Transport NSW denies obsolete component caused shutdown
Transport NSW has hit back at suggestions a piece of obsolete equipment hobbled Sydney's train network, causing commuter chaos during the afternoon peak.
While a confidential report uncovered by the Sydney Morning Herald warned trains' digital radio system components were obsolete, officials identified the culprit as an unrelated router.
The city rail network's digital radio system, which controls communication between trains and the rail operations centre, failed at 2.45pm last Wednesday, stranding thousands of passengers for over an hour and causing major delays.
Sydney Trains said it determined in 2021 that parts of the Digital Train Radio System (DTRS) would become "obsolete" in the next five years.

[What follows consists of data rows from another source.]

`config.mk`:
```
export PLATFORM = sky130hd
export DESIGN_NAME = olt_cell
export DESIGN_NICKNAME = d
export VERILOG_FILES = /design/src/design/olt_pkg.sv /design/src/design/olt_cell.sv
export SDC_FILE = /design/constraint.sdc
export NUM_CORES = 1
export LEC_CHECK = 0
export BUFFER_PORTS_ARGS = -buffer_cell sky130_fd_sc_hd__clkbuf_2
export CAP_MARGIN = 20
export CORE_AREA = 2 2 110 112
export DETAILED_ROUTE_END_ITERATION = 16
export DIE_AREA = 0 0 112 114
export PLACE_DENSITY = 0.71
export SLEW_MARGIN = 10
export SYNTH_ARGS = -nofsm -noshare
export SYNTH_HDL_FRONTEND = slang
export SYNTH_SLANG_ARGS = --single-unit
```
`constraint.sdc`:
```
create_clock -name i_clk -period 9.4 [get_ports i_clk]
set_input_delay 0.94 -clock i_clk [delete_from_list [all_inputs] [get_ports i_clk]]
set_output_delay 0.94 -clock i_clk [all_outputs]
set_load 0.05 [all_outputs]
```
`src/design/olt_pkg.sv`:
```
package olt_pkg;

    // Store geometry
    localparam int DEPTH       = 64;
    localparam int VALUE_WIDTH = 64;

    // Fixed port widths
    localparam int OP_W   = 3;
    localparam int POS_W  = 6;
    localparam int PORT_W = 64;
    localparam int STAT_W = 2;
    localparam int OCC_W  = 7;

    // Derived widths
    localparam int IDX_W = (DEPTH > 1) ? $clog2(DEPTH) : 1;
    localparam int CNT_W = $clog2(DEPTH + 1);
    localparam int CMP_W = (IDX_W > POS_W) ? IDX_W : POS_W;

    typedef logic [VALUE_WIDTH-1:0] t_value;
    typedef logic [IDX_W-1:0]       t_index;
    typedef logic [CNT_W-1:0]       t_count;
    typedef logic [POS_W-1:0]       t_pos;

    typedef enum logic [OP_W-1:0] {
        OP_APPEND    = 3'd0,
        OP_READ      = 3'd1,
        OP_FIND      = 3'd2,
        OP_REMOVE_AT = 3'd3,
        OP_REMOVE_EQ = 3'd4
    } t_op;

    typedef enum logic [STAT_W-1:0] {
        ST_OK       = 2'd0,
        ST_RANGE    = 2'd1,
        ST_NOTFOUND = 2'd2,
        ST_FULL     = 2'd3
    } t_status;

    // Broadcast from the sequencer to every cell
    typedef struct packed {
        logic   cmp;       // latch the match flag this cycle
        logic   by_value;  // match on value, else on position
        logic   shift;     // close the gap at and after the first match
        logic   append;    // write value into the cell at index count
        t_pos   pos;
        t_count count;
        t_value value;
    } t_cell_ctrl;

endpackage

```
`src/design/olt_cell.sv`:
```
module olt_cell (
    input  logic               i_clk,
    input  olt_pkg::t_cell_ctrl i_ctrl,
    input  olt_pkg::t_index    i_index,
    input  logic               i_seen,
    input  olt_pkg::t_value    i_next_entry,
    output logic               o_seen,
    output logic               o_first,
    output olt_pkg::t_value    o_entry,
    output olt_pkg::t_value    o_read
);

    olt_pkg::t_value r_entry;
    olt_pkg::t_value n_entry;
    logic            r_hit;
    logic            n_hit;
    logic            in_range;
    logic            pos_eq;
    logic            at_tail;

    // Entry is live when its index is below the count
    assign in_range = olt_pkg::t_count'(i_index) < i_ctrl.count;
    assign pos_eq   = olt_pkg::CMP_W'(i_index) == olt_pkg::CMP_W'(i_ctrl.pos);
    assign at_tail  = olt_pkg::t_count'(i_index) == i_ctrl.count;

    // Compare stage: latch match flag
    always_comb begin
        n_hit = r_hit;
        if (i_ctrl.cmp) begin
            if (i_ctrl.by_value) begin
                n_hit = in_range && (r_entry == i_ctrl.value);
            end else begin
                n_hit = in_range && pos_eq;
            end
        end
    end

    // Update stage: take the neighbor's entry at and after the match, or append
    always_comb begin
        n_entry = r_entry;
        if (i_ctrl.shift && (i_seen || r_hit)) begin
            n_entry = i_next_entry;
        end else if (i_ctrl.append && at_tail) begin
            n_entry = i_ctrl.value;
        end
    end

    always_ff @(posedge i_clk) begin
        r_hit   <= n_hit;
        r_entry <= n_entry;
    end

    // Pass the seen flag down the chain
    assign o_seen  = i_seen || r_hit;
    assign o_first = r_hit && !i_seen;
    assign o_entry = r_entry;
    assign o_read  = r_hit ? r_entry : '0;

endmodule
```
* After elaboration in Yosys (flattened, before gate mapping)
Cells that the tools add are included.
** Cells by class
- Mux-type cells :: 4
- Equal/unequal tests :: 3
- Reduce and logical (&&, ||, !) cells :: 8
- Order comparisons :: 1
** Operators with widths (count)
- 2-to-1 mux 64 bit :: 3
- equality test 64 bit :: 1
- equality test 6 x 7 -> 1 bit :: 1
- less-than comparator 6 x 7 -> 1 bit :: 1
- equality test 6 bit :: 1
- logical AND 1 bit :: 5
- nonzero test 2 bit :: 1
- zero test 1 bit :: 1
- logical OR 1 bit :: 1
- 2-to-1 mux 1 bit :: 1
** Storage, ports and cells
- Input port bits :: 153
- Output and inout port bits :: 130
- Logic and storage cells :: 18
- Bits in registers :: 65

* Depth between registers and ports, before layout
- Depth after elaboration :: 4
- Mapped depth :: 7
- Gate-level depth less buffers :: 7

* Worst setup path before layout
No wires, ideal clock.
- Path type :: in2reg
- Start point :: input port i_ctrl[67] (netlist name)
- End point :: register r_entry[0], in the netlist o_entry[0] (enable)
- Setup slack :: 2969 ps
- Cell stages on the path :: 4
- Data required time :: 8826 ps
- Library setup time :: 574 ps
- Buffers on the path :: 0
- Data arrival time :: 5856 ps
- Cell sequence :: inv_1 ha_1 nand4b_1 o21ai_0
** On the way
- Cells in the longest elaborated chain, start to end :: 3
** RTL lines
- start, declared :: line olt_cell.sv:3 : input olt_pkg::t_cell_ctrl i_ctrl,
- equality test 6 x 7 -> 1 bit :: line olt_cell.sv:24 : assign at_tail = olt_pkg::t_count'(i_index) == i_ctrl.count;
- logical AND 1 bit :: line olt_cell.sv:43 : end else if (i_ctrl.append && at_tail) begin
- nonzero test 2 bit (no line)
- end signal, assigned :: line olt_cell.sv:50 : r_entry <= n_entry;
- end, declared :: line olt_cell.sv:13 : olt_pkg::t_value r_entry;
Every way passes these cells.
A chain may end at the register's enable or synchronous reset.

* Worst setup path in the final report
- Start point :: input port i_seen
- End point :: register r_entry[63], in the netlist o_entry[63] (enable)
** On the way
- Cells in the longest elaborated chain, start to end :: 3
** RTL lines
- start, declared :: line olt_cell.sv:5 : input logic i_seen,
- logical OR 1 bit :: line olt_cell.sv:41 : if (i_ctrl.shift && (i_seen || r_hit)) begin
- logical AND 1 bit :: line olt_cell.sv:41
- nonzero test 2 bit (no line)
Every way passes these cells.

==> metrics.md <==
| Metric | Value |
|---|---|
| Status | `finished, final reports clean` |
| WL final | `around 12,000 µm` |
| Antenna Cells | `0` |
| Sequential share of the synthesized area | `0.473` |
| Root Buffer | `clkbuf_16` |
| Clock skew | `0.00462 ns` |
| Min Tclk post-route | `2.68 ns` |
| TritonCTS Buffers | `9` |
| Clock slew at reported path FFs | `around 0.05 ns` |
| Die H | `114 µm` |
| Kind of end point of the critical path | `flip-flop` |
| Die Area | `0.0128 mm²` |
| DR vias | `3,592` |
| Critical R2R Launch | `r_hit` |
| Mapped Cells | `329` |
| I/O Pins | `roughly 280` |
| Vias in the first global route | `3,651` |
| Antenna violations before repair | `0` |
| Rows | `40` |
| Post-synthesis cell area | `0.00413 mm²` |
| Slew Limit Headroom | `0.394` |
| Hold Path Class | `input port to flip-flop` |
| GRT Overall Usage | `0.182` |
| Pre-antenna DRT Iters | `4` |
| RSZ-0062 raised after global routing | `false` |
| Yosys cell types | `28` |
| Worst path top cell family by delay | `buffers and inverters` |
| Post-CTS setup repair buffer count | `0` |
| IO buf count | `~280` |
| Worst R2R Setup Slack | `about 7.0 ns` |
| Dpl hpwl | `9490 µm` |
| Setup TNS | `0 ns` |
| CTS tree | `done` |
| Core Area | `about 0.012 mm²` |
| Final Hold Vio Count | `0` |
| P_leak | `2.67 nW` |
| Post-synthesis register bit count | `65` |
| Share of layout cells above drive strength 1 | `0.559` |
| Clk sinks | `65` |
| Power per cell area | `between 150 and 200 mW/mm²` |
| Max IR drop VDD | `0.0926 mV` |
| Data required, critical path | `9.34 ns` |
| Drt wl/cell | `~16 µm` |
| Type of origin of the critical path | `input port` |
| CP max-delay cell | `buf_4` |
| Nets | `769` |
| Synth warnings | `0` |
| First-pass GRT wire length | `18,300 µm` |
| Drc violations | `0` |
| GPL Wtd Cong | `0.827` |
| # setup viols final | `0` |
| Initial Util | `0.352` |
| Top post-synthesis cells by area | `edfxtp_1, xnor2_1, mux2_2` |
| CP max stage delay | `0.70 ns` |
| Synth top area share | `0.473` |
| Slew Viols, Final | `0` |
| Die width | `112 µm` |
| Syn-to-layout area delta | `44.7%` |
| Mapped Nets | `488` |
| Final Cycle Share | `0.285` |
| Crit Path Max Fanout | `65` |
| Largest net degree at the start of global routing | `between 60 and 70` |
| CTS resizes | `0` |
| Critical Path Start | `i_seen` |
| Max_cap viols | `0` |
| Fmax | `374 MHz` |
| Min Hold Slack | `about 0.83 ns` |
| Worst Setup EP | `o_entry[63]` |
| Crit. path cell count | `5` |
| Leading area contributor after synthesis | `edfxtp_1` |
| Cts hold-fix bufs | `0` |
| Kind of critical path | `input port to flip-flop` |
| R2R depth | `4` |
| Max H-tree Level | `3` |
| Aggregate global routing overflow | `0` |
| Worst skew pair latency | `0.32 ns` |
| Worst path bufs/invs | `2` |
| Post-route antenna net violation count | `0` |
| Crit path cell chain | `clkbuf_2 > or2_1 > nand2_4 > o21ai_4 > buf_4` |
| Least-Margin Pin Slew | `about 0.91 ns` |
| CP arrival | `2.62 ns` |
| Syn avg cell area | `12.5 µm²` |
| Critical R2R Capture | `o_entry[63]` |
| Vias/cell | `4.71` |
| Drt first-iter violations | `142` |
| CTS max path bufs | `2` |
-- power by group --
part | internal, mW | switching (mW)
Clock | 0.231 | 0.119
Combinational | 0.0986 | 0.198
Sequential | 0.347 | 0.0180
Total | 0.676 | 0.334
-- per-layer routing --
metal  GRT usage  part of all wire  vias to the layer above
met1       0.211              0.40                     1676
met3      0.0468             0.069                       12
li1            -                 -                     1734
met5           0                 0                        -
met2       0.337              0.52                      170
met4      0.0488             0.013                        0
-- final cells by class --
class                   count  area (µm²)
well taps                 147         184
clock buffers              10         229
fillers                  1070        5740
flip-flops and latches     65        1950
inverters                   6        22.5
clock inverters             6        82.6
repair buffers            284        1430
multi-input cells         244        2080
-- cell usage after synthesis --
library cell,instances
ha_1,6
mux2_1,23
edfxtp_1,65
buf_2,1
buf_6,5
nor4_1,3
o21ba_2,1
nor2_1,2
a211oi_1,1
nand4_1,17
nor4_2,1
or2_1,1
xnor2_1,67
o21ai_0,2
a31oi_1,1
mux2_2,41
inv_1,6
a21boi_1,1
nand4b_1,1
nand2_1,3
buf_4,1
nor2b_1,2
clkbuf_1,7
nand3_1,2
xor2_1,3
nor3_1,1
and2_1,64
o211ai_1,1
-- cell usage in the layout (no fill, tap or decap), types with 3 or more instances in the layout --
| cell type | netlist | layout |
|---|---|---|
| and2_1 | 64 | 64 |
| clkbuf_2 | 0 | 282 |
| edfxtp_1 | 65 | 65 |
| clkbuf_16 | 0 | 9 |
| nor4_1 | 3 | 3 |
| mux2_2 | 41 | 41 |
| xnor2_1 | 67 | 67 |
| xor2_1 | 3 | 3 |
| clkinv_2 | 0 | 3 |
| ha_1 | 6 | 6 |
| inv_1 | 6 | 6 |
| mux2_1 | 23 | 23 |
| nand4_1 | 17 | 17 |
-- cell families (layout without fill, tap and decap cells) --
family          after synthesis  after routing  share of synthesized area
simple gates                 97             97                      0.145
xor+xnor                     70             70                      0.149
flops                        65             65                      0.473
mux                          64             64                      0.175
buf+inv                      20            306                     0.0285
compound gates                7              7                     0.0118
fa+ha+maj                     6              6                     0.0182
-- state kept, by name, indices dropped and copies added (netlist names) --
signal   cells
o_entry     64
r_hit        1
-- metrics by stage --
stage                      util  setup WS [ns]  instances  cell area, µm²  power, mW
after floorplan               -           2.97        329            4130      0.581
after global placement    0.483           6.43        746            5660      0.665
after detailed placement  0.483           6.37        746            5660      0.669
after CTS                 0.510           6.70        762            5970       1.02
after global routing      0.510           6.56        762            5970       1.06
final                     0.510           6.72        762            5970       1.01
-- worst min path at each step --
stage	from	to	slack, ns	depth (start not counted)
finish	i_ctrl[80]	r_hit	0.83	1
global route	i_ctrl[80]	r_hit	0.81	1
CTS	i_ctrl[80]	r_hit	0.81	1
detailed placement	o_entry[43]	r_hit	0.91	5
global placement	o_entry[43]	r_hit	0.89	5
floorplan	i_ctrl[80]	r_hit	1.05	0
Note: power is estimated with default switching activity, not from simulation.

Plans were being made for a broader technology upgrade based on the 5G spectrum, while relying on the old system until the changes could be made.
But in a statement addressing media reports about the obsolescence risk on Tuesday, Transport NSW claimed it applied only to wireless base station components, which did not cause the shutdown.
The faulty component was a router that is readily available on the market and not obsolete.
"The current DTRS has been operating across the rail network in Sydney since 2016 and regular upgrades, including one in March 2023, are a regular part of the ongoing maintenance program, with component spares also held in stock," the statement read.
"DTRS technology is used widely in railway systems around the world."
Despite battling ongoing industrial action, adverse weather events and the impact of COVID-19, Sydney Trains says it has prioritised an extensive maintenance program across the network.
Around $1.4 billion is slated to be spent conducting maintenance this financial year, with $800 million already spent.
Labor's transport spokeswoman Jo Haylen said Sydney Trains most recent maintenance backlog for the 2021-22 year was $670 million.
"Passengers simply want a safe and reliable public transport system," she said.
Premier Dominic Perrottet called the outage a "freak incident".
"These incidents happen from time to time, they do," he said.
"Transport did everything they could to get it back on and up and running as soon as they could - and they did in a little over an hour."
The breakdown stranded 250,000 commuters trying to get home, causing a ripple effect across the city as buses quickly filled up and chaos ensued.
Every Sydney train was parked for 90 minutes, awaiting instructions before getting the all-clear just after 4pm.
Train drivers are reportedly going to get analogue hand-held radios as a backup in case communications are temporarily severed again.
A Sydney trains spokeswoman said analogue radio is an approved alternate communication platform within the organisation's network rules.
"It is not uncommon for analogue radio to be used as an additional backup option," she said.